═══ Listed entries ═══
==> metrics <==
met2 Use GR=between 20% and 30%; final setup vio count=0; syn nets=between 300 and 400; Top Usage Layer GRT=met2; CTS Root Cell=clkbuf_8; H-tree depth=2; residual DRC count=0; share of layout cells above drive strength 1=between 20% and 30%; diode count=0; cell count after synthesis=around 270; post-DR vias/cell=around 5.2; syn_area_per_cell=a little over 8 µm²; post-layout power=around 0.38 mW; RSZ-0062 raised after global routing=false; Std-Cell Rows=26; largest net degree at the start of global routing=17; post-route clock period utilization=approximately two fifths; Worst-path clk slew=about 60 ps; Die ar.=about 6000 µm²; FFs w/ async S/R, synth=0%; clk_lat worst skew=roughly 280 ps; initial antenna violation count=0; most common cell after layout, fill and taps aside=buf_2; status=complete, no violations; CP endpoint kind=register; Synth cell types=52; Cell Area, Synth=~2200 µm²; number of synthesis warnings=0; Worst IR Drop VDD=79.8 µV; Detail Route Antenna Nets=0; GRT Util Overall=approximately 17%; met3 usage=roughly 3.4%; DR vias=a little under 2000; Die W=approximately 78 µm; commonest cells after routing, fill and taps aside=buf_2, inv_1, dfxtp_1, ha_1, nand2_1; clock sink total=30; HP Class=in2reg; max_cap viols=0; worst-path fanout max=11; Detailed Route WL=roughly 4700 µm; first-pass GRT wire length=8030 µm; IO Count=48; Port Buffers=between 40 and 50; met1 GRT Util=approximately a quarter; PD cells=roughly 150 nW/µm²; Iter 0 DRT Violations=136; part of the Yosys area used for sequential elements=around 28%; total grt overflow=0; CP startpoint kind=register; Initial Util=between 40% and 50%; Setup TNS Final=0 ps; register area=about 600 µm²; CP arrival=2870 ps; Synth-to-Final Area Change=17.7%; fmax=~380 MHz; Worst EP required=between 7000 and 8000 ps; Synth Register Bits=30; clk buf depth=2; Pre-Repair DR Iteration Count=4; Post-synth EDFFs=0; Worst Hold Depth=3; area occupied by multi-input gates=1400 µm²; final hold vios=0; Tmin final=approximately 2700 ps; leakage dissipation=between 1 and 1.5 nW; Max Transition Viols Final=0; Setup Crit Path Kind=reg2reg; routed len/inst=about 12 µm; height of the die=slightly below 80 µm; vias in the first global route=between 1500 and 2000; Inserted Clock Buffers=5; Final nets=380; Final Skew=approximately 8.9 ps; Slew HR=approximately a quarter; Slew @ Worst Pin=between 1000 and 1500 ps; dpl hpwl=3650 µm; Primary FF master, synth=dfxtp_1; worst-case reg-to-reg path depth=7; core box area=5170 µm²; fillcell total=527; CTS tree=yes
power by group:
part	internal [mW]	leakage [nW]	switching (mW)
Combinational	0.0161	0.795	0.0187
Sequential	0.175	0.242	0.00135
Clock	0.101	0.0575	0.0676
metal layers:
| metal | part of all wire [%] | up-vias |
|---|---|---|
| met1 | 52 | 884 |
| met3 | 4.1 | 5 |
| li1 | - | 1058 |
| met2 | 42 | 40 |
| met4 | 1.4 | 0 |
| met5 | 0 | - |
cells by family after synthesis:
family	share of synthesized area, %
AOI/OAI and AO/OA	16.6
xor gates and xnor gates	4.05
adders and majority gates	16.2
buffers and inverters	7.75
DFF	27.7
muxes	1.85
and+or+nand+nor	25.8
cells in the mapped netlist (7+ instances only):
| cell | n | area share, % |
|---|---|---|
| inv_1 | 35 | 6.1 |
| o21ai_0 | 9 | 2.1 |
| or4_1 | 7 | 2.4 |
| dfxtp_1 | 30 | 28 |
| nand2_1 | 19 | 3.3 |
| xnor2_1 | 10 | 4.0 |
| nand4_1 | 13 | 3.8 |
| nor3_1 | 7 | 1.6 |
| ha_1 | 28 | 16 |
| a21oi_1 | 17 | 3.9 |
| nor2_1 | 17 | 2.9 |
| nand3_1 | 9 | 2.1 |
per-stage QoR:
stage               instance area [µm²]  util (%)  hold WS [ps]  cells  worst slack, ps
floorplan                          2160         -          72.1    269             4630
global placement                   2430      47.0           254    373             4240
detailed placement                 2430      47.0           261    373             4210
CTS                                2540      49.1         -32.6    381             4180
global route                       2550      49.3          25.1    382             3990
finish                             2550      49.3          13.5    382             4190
<file path="config.mk">
export PLATFORM = sky130hd
export DESIGN_NAME = skip_unit
export DESIGN_NICKNAME = d
export VERILOG_FILES = /design/src/rtl/skip_unit.sv
export SDC_FILE = /design/constraint.sdc
export NUM_CORES = 1
export LEC_CHECK = 0
export BUFFER_PORTS_ARGS = -buffer_cell sky130_fd_sc_hd__clkbuf_2
export CORE_MARGIN = 1.5
export CORE_UTILIZATION = 32
export CTS_CLUSTER_SIZE = 30
export DETAILED_ROUTE_END_ITERATION = 10
export GPL_TIMING_DRIVEN = 0
export PLACE_DENSITY = 0.81
export REMOVE_ABC_BUFFERS = 1
export SLEW_MARGIN = 5
export SYNTH_ARGS = -nofsm -noshare
export SYNTH_HDL_FRONTEND = slang
export SYNTH_SLANG_ARGS = --single-unit
</file>
<file path="constraint.sdc">
create_clock -name clk -period 2.3 [get_ports clk]
set_clock_uncertainty 0.15 [all_clocks]
set_input_delay 0.23 -clock clk [delete_from_list [all_inputs] [get_ports clk]]
set_output_delay 0.23 -clock clk [all_outputs]
set_load 0.01 [all_outputs]
</file>
<file path="src/rtl/skip_unit.sv">
module skip_unit #(
  parameter int ACC_W = 24,
  parameter int CNT_W = 6
) (
  input  logic             clk,
  input  logic             rst_n,
  input  logic             prog_load,
  input  logic             pass_end,
  input  logic             insn_valid,
  input  logic [31:0]      insn_word,
  input  logic [ACC_W-1:0] acc,
  input  logic [ACC_W-1:0] acc_prev,
  output logic             suppress,
  output logic [4:0]       flags
);

  localparam logic [4:0] OPC_SKIP = 5'b10001;
  localparam int CNT_LSB = 21;

  logic [CNT_W-1:0] cnt_q;
  logic             run_q;

  wire [4:0]       mask   = insn_word[31:27];
  wire [CNT_W-1:0] count  = insn_word[CNT_LSB +: CNT_W];
  wire             is_skp = insn_valid && insn_word[4:0] == OPC_SKIP && insn_word[20:5] == '0;
  wire             busy   = cnt_q != '0;

  wire neg = acc[ACC_W-1];
  wire gez = ~acc[ACC_W-1];
  wire zro = acc == '0;
  wire zrc = acc[ACC_W-1] ^ acc_prev[ACC_W-1];

  assign flags    = {run_q, zrc, zro, gez, neg};
  assign suppress = insn_valid && busy;

  wire cond_ok = (flags & mask) == mask;
  wire take    = is_skp && !busy && cond_ok && count != '0;

  always_ff @(posedge clk or negedge rst_n) begin
    if (!rst_n)                 cnt_q <= '0;
    else if (pass_end)          cnt_q <= '0;
    else if (take)              cnt_q <= count;
    else if (insn_valid && busy) cnt_q <= cnt_q - 1'b1;
  end

  always_ff @(posedge clk or negedge rst_n) begin
    if (!rst_n)         run_q <= 1'b1;
    else if (prog_load) run_q <= 1'b1;
    else if (pass_end)  run_q <= 1'b0;
  end

  assert_load_count_R4: assert property (@(posedge clk) disable iff (!rst_n)
    take && !pass_end |=> cnt_q == $past(count));

  assert_no_reload_R5: assert property (@(posedge clk) disable iff (!rst_n)
    (cnt_q > $past(cnt_q)) |-> $past(take));

  assert_pass_clear_R6: assert property (@(posedge clk) disable iff (!rst_n)
    pass_end |=> !suppress);

  assert_run_clear_R7: assert property (@(posedge clk) disable iff (!rst_n)
    pass_end && !prog_load |=> !flags[4]);

  assert_run_set_R7: assert property (@(posedge clk) disable iff (!rst_n)
    prog_load |=> flags[4]);

  assert_idle_R8: assert property (@(posedge clk) disable iff (!rst_n)
    !insn_valid |-> !suppress);

endmodule

</file>
--- src/rtl/gseq_pkg.sv ---
package gseq_pkg;

  typedef enum logic [1:0] {
    LVL_LOW     = 2'b00,
    LVL_HIGH    = 2'b01,
    LVL_MID     = 2'b10,
    LVL_MID_ALT = 2'b11
  } pwmLevel_e;

  // strobes from control to the gate datapath
  typedef struct packed {
    logic driveHigh;
    logic driveLow;
  } gateReq_t;

  localparam int NUM_GATES = 2;
  localparam int GATE_LOW  = 0;
  localparam int GATE_HIGH = 1;

endpackage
═══
**What to do**
Only the lines containing "stage" are needed; pull them out of the listing.

**Result**
per-stage QoR:
stage               instance area [µm²]  util (%)  hold WS [ps]  cells  worst slack, ps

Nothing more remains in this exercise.